Task goal: Whenever the word "master" turns up in a line of the data below, copy that line.

[Records drawn from a dataset]
◇ ◇ ◇

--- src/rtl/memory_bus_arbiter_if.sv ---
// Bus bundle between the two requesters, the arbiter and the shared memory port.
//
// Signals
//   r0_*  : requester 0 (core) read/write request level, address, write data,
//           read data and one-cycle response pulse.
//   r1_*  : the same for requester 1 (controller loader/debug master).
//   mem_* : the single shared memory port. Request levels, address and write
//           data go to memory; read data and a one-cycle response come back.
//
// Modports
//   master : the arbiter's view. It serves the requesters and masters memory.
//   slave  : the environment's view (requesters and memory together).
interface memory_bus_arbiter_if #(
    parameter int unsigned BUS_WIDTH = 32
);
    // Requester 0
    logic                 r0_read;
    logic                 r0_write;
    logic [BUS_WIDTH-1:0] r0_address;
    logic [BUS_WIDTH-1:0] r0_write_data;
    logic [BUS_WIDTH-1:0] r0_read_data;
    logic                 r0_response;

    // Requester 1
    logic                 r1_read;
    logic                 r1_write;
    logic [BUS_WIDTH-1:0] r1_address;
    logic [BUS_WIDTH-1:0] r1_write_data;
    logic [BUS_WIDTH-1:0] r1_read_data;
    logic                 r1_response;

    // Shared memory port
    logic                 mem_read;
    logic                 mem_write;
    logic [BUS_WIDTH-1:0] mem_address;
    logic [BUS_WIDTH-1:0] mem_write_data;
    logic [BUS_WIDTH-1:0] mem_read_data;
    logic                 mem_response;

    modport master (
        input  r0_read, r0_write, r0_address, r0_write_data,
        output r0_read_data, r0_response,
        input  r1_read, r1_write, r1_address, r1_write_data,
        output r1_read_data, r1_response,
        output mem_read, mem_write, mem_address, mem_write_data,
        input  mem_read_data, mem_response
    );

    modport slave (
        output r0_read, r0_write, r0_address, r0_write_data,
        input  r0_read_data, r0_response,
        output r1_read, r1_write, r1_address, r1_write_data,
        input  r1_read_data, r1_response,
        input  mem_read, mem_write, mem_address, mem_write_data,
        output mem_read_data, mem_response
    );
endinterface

◇ ◇ ◇

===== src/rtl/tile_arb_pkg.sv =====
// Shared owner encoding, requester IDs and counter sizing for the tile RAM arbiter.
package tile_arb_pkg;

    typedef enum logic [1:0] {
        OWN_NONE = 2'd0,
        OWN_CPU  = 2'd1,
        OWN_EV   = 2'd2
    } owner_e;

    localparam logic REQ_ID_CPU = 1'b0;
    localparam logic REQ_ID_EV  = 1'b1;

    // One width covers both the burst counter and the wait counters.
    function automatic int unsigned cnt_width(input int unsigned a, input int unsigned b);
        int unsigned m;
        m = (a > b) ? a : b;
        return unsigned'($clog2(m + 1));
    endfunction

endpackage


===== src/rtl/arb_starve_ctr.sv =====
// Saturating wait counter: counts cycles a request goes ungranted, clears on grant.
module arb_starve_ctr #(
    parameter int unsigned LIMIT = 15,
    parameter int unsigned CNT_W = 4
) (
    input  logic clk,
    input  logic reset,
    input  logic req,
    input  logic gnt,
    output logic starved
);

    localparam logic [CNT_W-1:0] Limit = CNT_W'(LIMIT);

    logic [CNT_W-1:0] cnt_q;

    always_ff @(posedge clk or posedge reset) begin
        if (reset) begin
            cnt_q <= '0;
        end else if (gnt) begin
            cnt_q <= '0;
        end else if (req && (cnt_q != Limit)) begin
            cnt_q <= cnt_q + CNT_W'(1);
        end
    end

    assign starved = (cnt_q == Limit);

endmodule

◇ ◇ ◇

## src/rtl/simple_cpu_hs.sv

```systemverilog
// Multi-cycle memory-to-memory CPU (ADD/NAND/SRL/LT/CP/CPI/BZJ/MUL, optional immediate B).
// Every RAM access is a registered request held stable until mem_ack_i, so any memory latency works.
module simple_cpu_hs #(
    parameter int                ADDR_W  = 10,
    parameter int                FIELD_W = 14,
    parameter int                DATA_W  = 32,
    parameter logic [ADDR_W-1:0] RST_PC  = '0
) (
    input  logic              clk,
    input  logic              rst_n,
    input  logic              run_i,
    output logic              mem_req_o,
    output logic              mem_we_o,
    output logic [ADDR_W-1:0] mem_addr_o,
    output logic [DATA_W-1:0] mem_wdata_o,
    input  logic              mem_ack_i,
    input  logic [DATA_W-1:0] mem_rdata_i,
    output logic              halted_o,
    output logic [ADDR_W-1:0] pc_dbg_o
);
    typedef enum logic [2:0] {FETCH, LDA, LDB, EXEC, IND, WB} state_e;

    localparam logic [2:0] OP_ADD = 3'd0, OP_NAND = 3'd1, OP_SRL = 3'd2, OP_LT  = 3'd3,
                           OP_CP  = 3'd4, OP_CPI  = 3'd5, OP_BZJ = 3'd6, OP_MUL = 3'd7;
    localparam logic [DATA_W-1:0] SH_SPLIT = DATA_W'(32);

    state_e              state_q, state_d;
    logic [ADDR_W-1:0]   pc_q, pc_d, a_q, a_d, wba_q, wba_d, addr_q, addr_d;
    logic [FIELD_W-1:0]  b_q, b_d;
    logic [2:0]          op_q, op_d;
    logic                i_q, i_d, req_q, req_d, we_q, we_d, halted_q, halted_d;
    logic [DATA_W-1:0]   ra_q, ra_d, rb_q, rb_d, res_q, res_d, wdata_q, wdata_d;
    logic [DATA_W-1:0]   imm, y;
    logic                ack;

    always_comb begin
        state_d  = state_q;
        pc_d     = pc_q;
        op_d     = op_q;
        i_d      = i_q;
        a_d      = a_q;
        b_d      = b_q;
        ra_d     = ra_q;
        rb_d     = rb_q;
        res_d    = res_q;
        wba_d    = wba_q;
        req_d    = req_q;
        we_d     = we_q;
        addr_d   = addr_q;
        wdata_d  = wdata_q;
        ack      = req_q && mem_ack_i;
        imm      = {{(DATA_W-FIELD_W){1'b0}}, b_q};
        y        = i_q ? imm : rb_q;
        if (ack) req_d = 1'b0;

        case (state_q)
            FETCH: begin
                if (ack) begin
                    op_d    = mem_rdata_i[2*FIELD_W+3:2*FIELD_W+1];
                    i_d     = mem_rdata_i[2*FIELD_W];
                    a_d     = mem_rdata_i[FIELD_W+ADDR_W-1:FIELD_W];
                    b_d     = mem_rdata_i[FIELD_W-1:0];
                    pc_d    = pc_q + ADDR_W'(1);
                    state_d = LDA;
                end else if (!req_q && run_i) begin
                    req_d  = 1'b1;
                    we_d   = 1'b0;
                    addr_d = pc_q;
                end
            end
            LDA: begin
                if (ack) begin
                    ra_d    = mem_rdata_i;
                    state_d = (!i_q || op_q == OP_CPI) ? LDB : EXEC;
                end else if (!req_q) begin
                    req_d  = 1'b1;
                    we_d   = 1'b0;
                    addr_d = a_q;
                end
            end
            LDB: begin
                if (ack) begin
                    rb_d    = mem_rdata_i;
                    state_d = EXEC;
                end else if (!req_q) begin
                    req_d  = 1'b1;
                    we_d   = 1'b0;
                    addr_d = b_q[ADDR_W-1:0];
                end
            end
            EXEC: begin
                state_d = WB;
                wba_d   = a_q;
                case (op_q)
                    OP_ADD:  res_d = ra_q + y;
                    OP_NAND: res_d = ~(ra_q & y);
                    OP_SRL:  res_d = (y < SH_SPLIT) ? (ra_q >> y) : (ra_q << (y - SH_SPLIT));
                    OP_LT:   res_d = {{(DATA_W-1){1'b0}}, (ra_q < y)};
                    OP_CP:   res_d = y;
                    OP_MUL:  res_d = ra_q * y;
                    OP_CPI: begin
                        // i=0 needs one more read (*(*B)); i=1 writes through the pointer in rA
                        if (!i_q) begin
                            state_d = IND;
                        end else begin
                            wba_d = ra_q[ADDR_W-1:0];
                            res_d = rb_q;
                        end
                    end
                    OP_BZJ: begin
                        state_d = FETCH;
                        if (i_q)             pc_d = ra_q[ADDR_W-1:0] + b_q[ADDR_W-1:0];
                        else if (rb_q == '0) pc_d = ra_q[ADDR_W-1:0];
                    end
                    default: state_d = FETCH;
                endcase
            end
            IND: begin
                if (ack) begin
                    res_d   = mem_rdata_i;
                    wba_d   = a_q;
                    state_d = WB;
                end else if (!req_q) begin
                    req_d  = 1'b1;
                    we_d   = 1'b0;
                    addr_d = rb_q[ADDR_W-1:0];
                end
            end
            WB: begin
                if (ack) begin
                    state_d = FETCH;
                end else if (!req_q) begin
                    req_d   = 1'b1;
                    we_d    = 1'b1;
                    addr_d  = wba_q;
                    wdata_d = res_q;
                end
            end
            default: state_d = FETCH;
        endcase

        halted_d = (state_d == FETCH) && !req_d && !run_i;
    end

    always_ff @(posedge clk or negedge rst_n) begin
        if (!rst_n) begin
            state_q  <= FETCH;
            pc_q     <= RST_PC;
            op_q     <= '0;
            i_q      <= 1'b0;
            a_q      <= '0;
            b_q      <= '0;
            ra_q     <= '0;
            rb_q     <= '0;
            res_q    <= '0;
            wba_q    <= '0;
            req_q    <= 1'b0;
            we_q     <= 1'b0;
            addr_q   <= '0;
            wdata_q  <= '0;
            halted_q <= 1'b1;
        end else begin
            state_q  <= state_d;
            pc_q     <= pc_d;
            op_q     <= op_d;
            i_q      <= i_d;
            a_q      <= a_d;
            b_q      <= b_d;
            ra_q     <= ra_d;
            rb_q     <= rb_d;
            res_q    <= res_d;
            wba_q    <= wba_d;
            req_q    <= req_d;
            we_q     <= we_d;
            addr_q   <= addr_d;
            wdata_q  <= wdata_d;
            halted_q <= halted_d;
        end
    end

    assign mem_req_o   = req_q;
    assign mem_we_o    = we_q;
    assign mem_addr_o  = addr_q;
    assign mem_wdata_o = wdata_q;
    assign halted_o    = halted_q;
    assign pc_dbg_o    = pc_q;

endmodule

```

◇ ◇ ◇

Completed exercise:
//   r1_*  : the same for requester 1 (controller loader/debug master).
//   master : the arbiter's view. It serves the requesters and masters memory.
    modport master (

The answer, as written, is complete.